> [Aim of the exercise]:
Only the line containing "export CTS_CLUSTER_DIAMETER = 100" and those after it, up to the end of the records below, are to be set down, exactly as written.

------ Provided entries

This is an optimization exercise on Yosys and OpenROAD, whose aim is small area and a short achievable clock period, not a production implementation.
RTL that was checked went through simulation tests only; none was proved equivalent to the original.
For run 2, only the layout was checked, not whether the RTL still works.

## flow/design.v (module list and top-level ports; edited modules follow where they fit)
// module sig_altmult_add: 1793 lines
module sig_altmult_add
(
	input signed [15:0] dataa, datab, datac, datad,
	input 		clock, aclr,
	output reg 	[32:0] result
);
  // ...
==> flow/flow/run.sh <==
#!/bin/bash
set -uo pipefail
here=$(pwd)
bash standard.sh "SYNTH_ARGS=-noabc" \
  "BUFFER_PORTS_ARGS=-buffer_cell sky130_fd_sc_hd__buf_1" \
  "POST_FLOORPLAN_TCL=$here/flow/upsize.tcl" finish > run_make.log 2>&1
status=$?
tail -20 run_make.log
exit $status
==> flow/flow/upsize.tcl <==
foreach inst [get_cells -quiet {a_r* c_r* m0_* m1_*}] {
  if {[get_property [get_lib_cells -of_objects $inst] name] == "sky130_fd_sc_hd__dfxtp_1"} {
    replace_cell $inst sky130_fd_sc_hd__dfxtp_4
  }
}
==> flow/standard.sh <==
#!/bin/bash
# synth_recipe.tcl (not shown) runs the flow's synth.tcl, then flattens the netlist and writes it again
# the make line also repeats each setting of config.mk as NAME=value (left out here)
make -C /OpenROAD-flow-scripts/flow DESIGN_CONFIG=/design/flow/config.mk WORK_HOME=/design/flow/orfs CLKGATE_MAP_FILE= SYNTH_SCRIPT=/design/flow/synth_recipe.tcl "${@:-finish}"
==> flow/config.mk <==
export PLATFORM = sky130hd
export DESIGN_NAME = sig_altmult_add
export DESIGN_NICKNAME = sig_altmult_add
export VERILOG_FILES = /design/flow/design.v
export SDC_FILE = /design/flow/constraint.sdc
export NUM_CORES = 4
export LEC_CHECK = 0
export CAP_MARGIN = 20
export CORE_MARGIN = 2
export CORE_UTILIZATION = 40
export CTS_BUF_LIST = sky130_fd_sc_hd__clkbuf_16
export CTS_CLUSTER_DIAMETER = 100
export CTS_CLUSTER_SIZE = 28
export SETUP_SLACK_MARGIN = 3.95
export SLEW_MARGIN = 20
==> flow/constraint.sdc <==
create_clock -name core_clock -period 7.0 [get_ports {clock}]
set_input_delay 1.4000 -clock core_clock [delete_from_list [all_inputs] [get_ports {clock}]]
set_output_delay 1.4000 -clock core_clock [all_outputs]
set_load 0.01 [all_outputs]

------------

> [Written response]:
export CTS_CLUSTER_DIAMETER = 100
export CTS_CLUSTER_SIZE = 28
export SETUP_SLACK_MARGIN = 3.95
export SLEW_MARGIN = 20
==> flow/constraint.sdc <==
create_clock -name core_clock -period 7.0 [get_ports {clock}]
set_input_delay 1.4000 -clock core_clock [delete_from_list [all_inputs] [get_ports {clock}]]
set_output_delay 1.4000 -clock core_clock [all_outputs]
set_load 0.01 [all_outputs]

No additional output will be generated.